The Pump House Gang was published on the same day in 1968 as The Electric Kool-Aid Acid Test, Wolfe's story about the LSD-fueled adventures of Ken Kesey and the Merry Pranksters. They were Wolfe's first books since The Kandy-Kolored Tangerine-Flake Streamline Baby in 1965 which, like The Pump House Gang, was a collection of Wolfe's non-fiction essays.
Though both books were well received and would go on to become best-sellers, of the two The Electric Kool-Aid Acid Test was heralded as an instant classic and would become the better-known of the two books.

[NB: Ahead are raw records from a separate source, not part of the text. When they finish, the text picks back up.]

## ./config.mk

```make
export PLATFORM = sky130hd
export DESIGN_NAME = i2c_master
export DESIGN_NICKNAME = i2c_master
export VERILOG_FILES = /design/flow/design.v
export SDC_FILE = /design/flow/constraint.sdc
export NUM_CORES = 4
export LEC_CHECK = 1
export CORE_UTILIZATION = 50
```

## ./constraint.sdc

```tcl
current_design i2c_master

set clk_period 4.6
set clk_io_pct 0.2

create_clock -name clk0 -period $clk_period [get_ports {clk}]

set non_clock_inputs [all_inputs -no_clocks]
set_input_delay [expr $clk_period * $clk_io_pct] -clock clk0 $non_clock_inputs
set_output_delay [expr $clk_period * $clk_io_pct] -clock clk0 [all_outputs]
```

## ./design.v

```verilog
typedef enum logic [1:0] {
    NO_ERROR,
    NACK_ADDR,  
    NACK_DATA,  
    BUS_ERROR   
} i2c_error_t;
module i2c_master #(
    parameter int CLK_DIV = 250
)(
    input  logic       clk,
    input  logic       rst,
    input  logic       start_i,
    input  logic [6:0] slave_addr_i,
    input  logic [7:0] data_i,
    output logic       busy_o,
    output logic       done_o,
    output i2c_error_t error_o,
    output logic i2c_scl_enable, 
    output logic i2c_sda_enable, 
    input  logic i2c_sda_in
);
    typedef enum logic [3:0] {
        IDLE,
        START_SEQ,
        ADDR,
        CHECK_ACK_ADDR,
        DATA_TX,
        CHECK_ACK_DATA,
        STOP_SEQ,
        ERROR_STATE
    } state_t;
    state_t state;
    logic [15:0] clk_cnt;
    logic [3:0]  bit_cnt;
    logic [7:0]  shift_reg;
    logic [7:0]  addr_rw;
    always_ff @(posedge clk or posedge rst) begin
        if (rst) begin
            state           <= IDLE;
            i2c_scl_enable  <= 0;
            i2c_sda_enable  <= 0;
            busy_o          <= 0;
            done_o          <= 0;
            error_o         <= NO_ERROR;
            clk_cnt         <= 0;
            bit_cnt         <= 0;
        end else begin
            case (state)
                IDLE: begin
                    busy_o         <= 0;
                    i2c_scl_enable <= 0;
                    i2c_sda_enable <= 0;
                    if (start_i) begin
                        state     <= START_SEQ;
                        busy_o    <= 1;
                        done_o    <= 0;
                        error_o   <= NO_ERROR;
                        addr_rw   <= {slave_addr_i, 1'b0};  
                        shift_reg <= data_i;
                        clk_cnt   <= 0;
                    end
                end
                START_SEQ: begin
                    i2c_sda_enable <= 1;  
                    if (clk_cnt < CLK_DIV) clk_cnt <= clk_cnt + 1;
                    else begin
                        clk_cnt <= 0;
                        i2c_scl_enable <= 1;  
                        state <= ADDR;
                        bit_cnt <= 7;
                    end
                end
                ADDR: begin
                    i2c_sda_enable <= ~addr_rw[bit_cnt];
                    if (clk_cnt < CLK_DIV - 1) begin
                        clk_cnt <= clk_cnt + 1;
                        if (clk_cnt == CLK_DIV/2) i2c_scl_enable <= 0;  
                    end else begin
                        clk_cnt <= 0;
                        i2c_scl_enable <= 1;  
                        if (bit_cnt == 0) begin
                            state <= CHECK_ACK_ADDR;
                        end else begin
                            bit_cnt <= bit_cnt - 1;
                        end
                    end
                end
                CHECK_ACK_ADDR: begin
                    i2c_sda_enable <= 0;  
                    if (clk_cnt < CLK_DIV - 1) begin
                        clk_cnt <= clk_cnt + 1;
                        if (clk_cnt == CLK_DIV/4) i2c_scl_enable <= 0;  
                        if (clk_cnt == 3*CLK_DIV/4) begin
                            if (i2c_sda_in == 1) error_o <= NACK_ADDR;
                        end
                    end else begin
                        clk_cnt <= 0;
                        i2c_scl_enable <= 1;  
                        if (error_o != NO_ERROR) state <= STOP_SEQ;
                        else begin
                            state <= DATA_TX;
                            bit_cnt <= 7;
                        end
                    end
                end
                DATA_TX: begin
                    i2c_sda_enable <= ~shift_reg[bit_cnt];
                    if (clk_cnt < CLK_DIV - 1) begin
                        clk_cnt <= clk_cnt + 1;
                        if (clk_cnt == CLK_DIV/2) i2c_scl_enable <= 0;  
                    end else begin
                        clk_cnt <= 0;
                        i2c_scl_enable <= 1;  
                        if (bit_cnt == 0) begin
                            state <= CHECK_ACK_DATA;
                        end else begin
                            bit_cnt <= bit_cnt - 1;
                        end
                    end
                end
                CHECK_ACK_DATA: begin
                    i2c_sda_enable <= 0;  
                    if (clk_cnt < CLK_DIV - 1) begin
                        clk_cnt <= clk_cnt + 1;
                        if (clk_cnt == CLK_DIV/4) i2c_scl_enable <= 0;  
                        if (clk_cnt == 3*CLK_DIV/4) begin
                            if (i2c_sda_in == 1) error_o <= NACK_DATA;
                        end
                    end else begin
                        clk_cnt <= 0;
                        i2c_scl_enable <= 1;  
                        state <= STOP_SEQ;
                    end
                end
                STOP_SEQ: begin
                    i2c_scl_enable <= 0;  
                    i2c_sda_enable <= 0;  
                    state          <= IDLE;
                    if (error_o == NO_ERROR) done_o <= 1;
                    busy_o <= 0;
                end
            endcase
        end
    end
endmodule
```

## ./run.sh

```bash
#!/bin/bash
# OpenROAD 26Q1-2900-gdf79404cd8, Yosys 0.63+post, stock flow scripts
make -C /OpenROAD-flow-scripts/flow DESIGN_CONFIG=/design/flow/config.mk WORK_HOME=/design/flow/orfs finish
```

==> results.json <==
{
  "yosys_warnings": 1,
  "numCtsBuffers": 5,
  "antenna_left": 0,
  "period_used_pct": 51.2,
  "crit_arrival_ps": 2490,
  "synthMuxAreaShare_pct": 4.04,
  "clock_latency_ps": 300,
  "period_minus_slack_ps": 2350,
  "fmax_ghz": 0.425,
  "dp.cells": 295,
  "h-tree-depth": 2,
  "path_class": "flip-flop to flip-flop",
  "hpwl_um": 3450,
  "slew-limit-headroom_pct": 46.8,
  "antenna_found_initial": 0,
  "setup_tns_ps": 0,
  "synth-edff-count": 15,
  "power.density_nw_per_um2": 255,
  "rows": 24,
  "crit_path_end_kind": "flip-flop",
  "synth-simple-area-share_pct": 18.3,
  "layout.cells.non_filler": 303,
  "via_count": 1817,
  "drc": 0,
  "yosysChipArea_um2": 2410,
  "drt_first_pass_iters": 4,
  "yosysUniqueCellTypes": 53,
  "avgSynthCellArea_um2": 10.8,
  "cap_violations": 0,
  "crit_fanout": 10,
  "largest_reg_flops": 16,
  "synth_area_um2": 2410,
  "post-route-util_pct": 61.6,
  "ys_ff": 48,
  "worstMarginPinSlew_ps": 797,
  "postCtsSetupRepairBufs": 0,
  "cts_buffer_depth": 2,
  "area.growth.synth_to_final_pct": 14.9,
  "die_w_um": 71.5,
  "warnings": 30,
  "yosysCellCount": 224,
  "rsz0062_at_grt": "no",
  "numClockSinks": 48,
  "ff_type": "dfrtp_1",
  "status": "completed",
  "finalSetupViolCount": 0,
  "first_global_vias": 1848,
  "async_flop_share_pct": 68.8,
  "ys_sh_adder_pct": 3.11,
  "die_y_um": 71.5,
  "root_buffer": "clkbuf_8",
  "drtIter0Drc": 63,
  "ys_seq_share_pct": 52.9,
  "io_pins": 25,
  "gp_congestion": 0.850,
  "grt_pass1_wl_um": 8290,
  "drive_above_1_share_pct": 9.96,
  "io_buffers": 24,
  "seqCellArea_um2": 1280,
  "core_um2": 4500,
  "p_leak_nw": 1.10,
  "wl_per_cell_um": 15.5,
  "fp_util_pct": 53.6,
  "n_antenna_cell": 0,
  "hold_ws_ps": 513,
  "yosys.area_share.aoi_pct": 17.1,
  "holdBufCountCts": 0,
  "slew_viol_final": 0,
  "track_usage_pct": 21.7,
  "start_kind": "flip-flop",
  "routed_wl_um": 4700,
  "top_logic_kind": "simple AND/OR/NAND/NOR gates",
  "overflow": 0,
  "cts_tree": "done",
  "fillers": 359,
  "logic_area_um2": 1030,
  "dieArea_um2": 5110,
  "cts_resized": 0,
  "fin_skew_ps": 8.23,
  "min_path_type": "flip-flop to flip-flop",
  "cp.required_ps": 4730,
  "hold_viol": 0,
  "viasPerCell": 6.00,
  "xor_area_share_pct": 0,
  "vdd_ir_drop_max_v": 0.000198,
  "grt_max_degree": 34,
  "clkSlewWorstSetupHoldPaths_ps": 90,
  "synthCells": 224
}
## area by class of cell
type,instances,share of cell area (%)
Clock buffer,6,2.62
Tap cell,52,2.35
Clock inverter,2,0.587
Timing Repair Buffer,27,9.48
Multi-Input combinational cell,154,37.0
Inverter,14,1.90
Sequential cell,48,46.1
## metrics by stage
| step | power [mW] | area, um^2 | setup slack (ps) |
|---|---|---|---|
| 6_report | 0.706 | 2770 | 2250 |
| 5_1_grt | 0.739 | 2770 | 2100 |
| 4_1_cts | 0.717 | 2770 | 2270 |
| 3_5_place_dp | 0.472 | 2680 | 2000 |
| 3_3_place_gp | 0.472 | 2680 | 2080 |
| 2_1_floorplan | 0.454 | 2410 | 2570 |
## critical path, stage by stage (launching register included)
cell and delay [ps]:
dfrtp_1 430, or4_4 560, a311oi_2 670, o311ai_1 250, a31oi_1 220, a31oi_1 60
## cells in the mapped netlist, drive strengths merged (5+ instances only)
cell	count	area share, %
ha	6	3.1
nor2	19	3.0
clkbuf	5	0.83
inv	14	2.2
a31oi	7	1.8
nand2	13	2.3
nand2b	7	1.8
dfrtp	32	33
nand3	13	2.7
and3	5	1.4
and2	5	1.4
edfxtp	15	19
o21ai	14	3.4
a21oi	15	3.1
## where the power goes
part	leakage (nW)	internal (mW)	switching [mW]
Combinational	0.505	0.0145	0.00835
Sequential	0.551	0.440	0
Clock	0.0414	0.108	0.136
Total	1.10	0.563	0.144
## metal layers
layer | up-vias | wire, um | track usage (%)
li1 | 890 | - | -
met1 | 867 | 2190 | 35.4
met2 | 54 | 2280 | 33.4
met3 | 6 | 190 | 5.42
met4 | 0 | 42 | 1.96
met5 | - | 0 | 0
## cells by family after synthesis
kind of cell	Yosys count
AND-OR/OR-AND	60
adder cells (fa/ha/maj)	6
buffers and inverters	22
flip-flops	48
multiplexers	6
AND/OR/NAND/NOR	82
## path summary, 6_finish.rpt
path,startpoint,slack [ps],cells past startpoint,endpoint
hold reg to reg,busy_o,510,2,busy_o
max in group asynchronous,rst,3230,3,state[0]
hold / removal,busy_o,510,2,busy_o
min in group asynchronous,rst,1040,3,state[2]
setup / recovery,clk_cnt[8],2250,5,i2c_scl_enable
setup reg to reg,clk_cnt[8],2250,5,i2c_scl_enable
## placed cells by master, fill, tap and decap left out, types with 4 or more instances in the layout
cell / instances
a21oi_1: 15
a31oi_1: 7
clkbuf_8: 5
clkdlybuf4s50_1: 24
dfrtp_1: 32
edfxtp_1: 15
ha_1: 6
inv_1: 14
nand2_1: 12
nand2b_1: 7
nand3_1: 13
nand4_1: 4
nor2_1: 19
nor3_1: 4
o21ai_0: 13
Power and IR drop assume default switching activity.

All but two of the stories in the book were written in 1965 and 1966, during the ten months after the publication of The Kandy-Kolored Tangerine-Flake Streamline Baby. During this period Wolfe spent extensive time with many of his subjects, including Hugh Hefner, the founder of Playboy Magazine (whom Wolfe famously compared to The Great Gatsby); Carol Doda, a stripper who helped popularize breast-implants; and the surfers of the pump house.

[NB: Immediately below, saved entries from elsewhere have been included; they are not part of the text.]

===== /design/flow/design.v =====
module spi_master #(
    parameter int CLK_DIV = 4  
)(
    input  logic       clk,
    input  logic       rst,
    input  logic       start_i,      
    input  logic [7:0] data_i,       
    output logic [7:0] data_o,       
    output logic       done_o,       
    output logic       error_o,      
    output logic       sck_o,
    output logic       mosi_o,
    input  logic       miso_i,
    output logic       cs_n_o        
);
    typedef enum logic {
        IDLE,
        TRANSFER
    } state_t;
    state_t state;
    logic [7:0]  shift_reg;
    logic [3:0]  bit_cnt;
    logic [15:0] clk_cnt;
    logic [31:0] watchdog_timer;
    localparam int WATCHDOG_LIMIT = 100000;  
    always_ff @(posedge clk or posedge rst) begin
        if (rst) begin
            state    <= IDLE;
            cs_n_o   <= 1;
            sck_o    <= 0;
            mosi_o   <= 0;
            done_o   <= 0;
            error_o  <= 0;
            bit_cnt  <= 0;
            shift_reg <= 0;
            clk_cnt  <= 0;
            watchdog_timer <= 0;
        end else begin
            case (state)
                IDLE: begin
                    done_o   <= 0;
                    cs_n_o   <= 1;
                    sck_o    <= 0;
                    error_o  <= 0;  
                    watchdog_timer <= 0;
                    if (start_i) begin
                        shift_reg <= data_i;
                        state     <= TRANSFER;
                        cs_n_o    <= 0;
                        bit_cnt   <= 0;
                        clk_cnt   <= 0;
                        mosi_o    <= data_i[7];
                    end
                end
                TRANSFER: begin
                    if (watchdog_timer > WATCHDOG_LIMIT) begin
                        state   <= IDLE;
                        error_o <= 1;
                        cs_n_o  <= 1;  
                    end else begin
                         watchdog_timer <= watchdog_timer + 1;
                        if (clk_cnt < CLK_DIV - 1) begin
                            clk_cnt <= clk_cnt + 1;
                        end else begin
                            clk_cnt <= 0;
                            sck_o   <= ~sck_o;  
                            if (sck_o == 1) begin 
                                if (bit_cnt == 7) begin
                                    state   <= IDLE;
                                    cs_n_o  <= 1;
                                    done_o  <= 1;
                                    data_o  <= shift_reg;
                                end else begin
                                    bit_cnt <= bit_cnt + 1;
                                    mosi_o  <= shift_reg[6];
                                    shift_reg <= {shift_reg[6:0], 1'b0};
                                end
                            end else begin 
                                shift_reg[0] <= miso_i;
                            end
                        end
                    end
                end
            endcase
        end
    end
endmodule

===== /design/flow/run.sh =====
#!/bin/bash
# OpenROAD 26Q1-2900-gdf79404cd8, Yosys 0.63+post, stock flow scripts
make -C /OpenROAD-flow-scripts/flow DESIGN_CONFIG=/design/flow/config.mk WORK_HOME=/design/flow/orfs finish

Other subjects Wolfe profiles in the book include actress Natalie Wood, the New York Hilton, then-Mod Joan Juliet Buck, the visionary media-theorist Marshall McLuhan and various socialites of New York. The essays collectively tell the story of the new status symbols and lifestyles of the 1960s and how the culture was changing from the traditional social hierarchies of the time. The success of the book cemented Wolfe as one of his generation's most prominent social critics.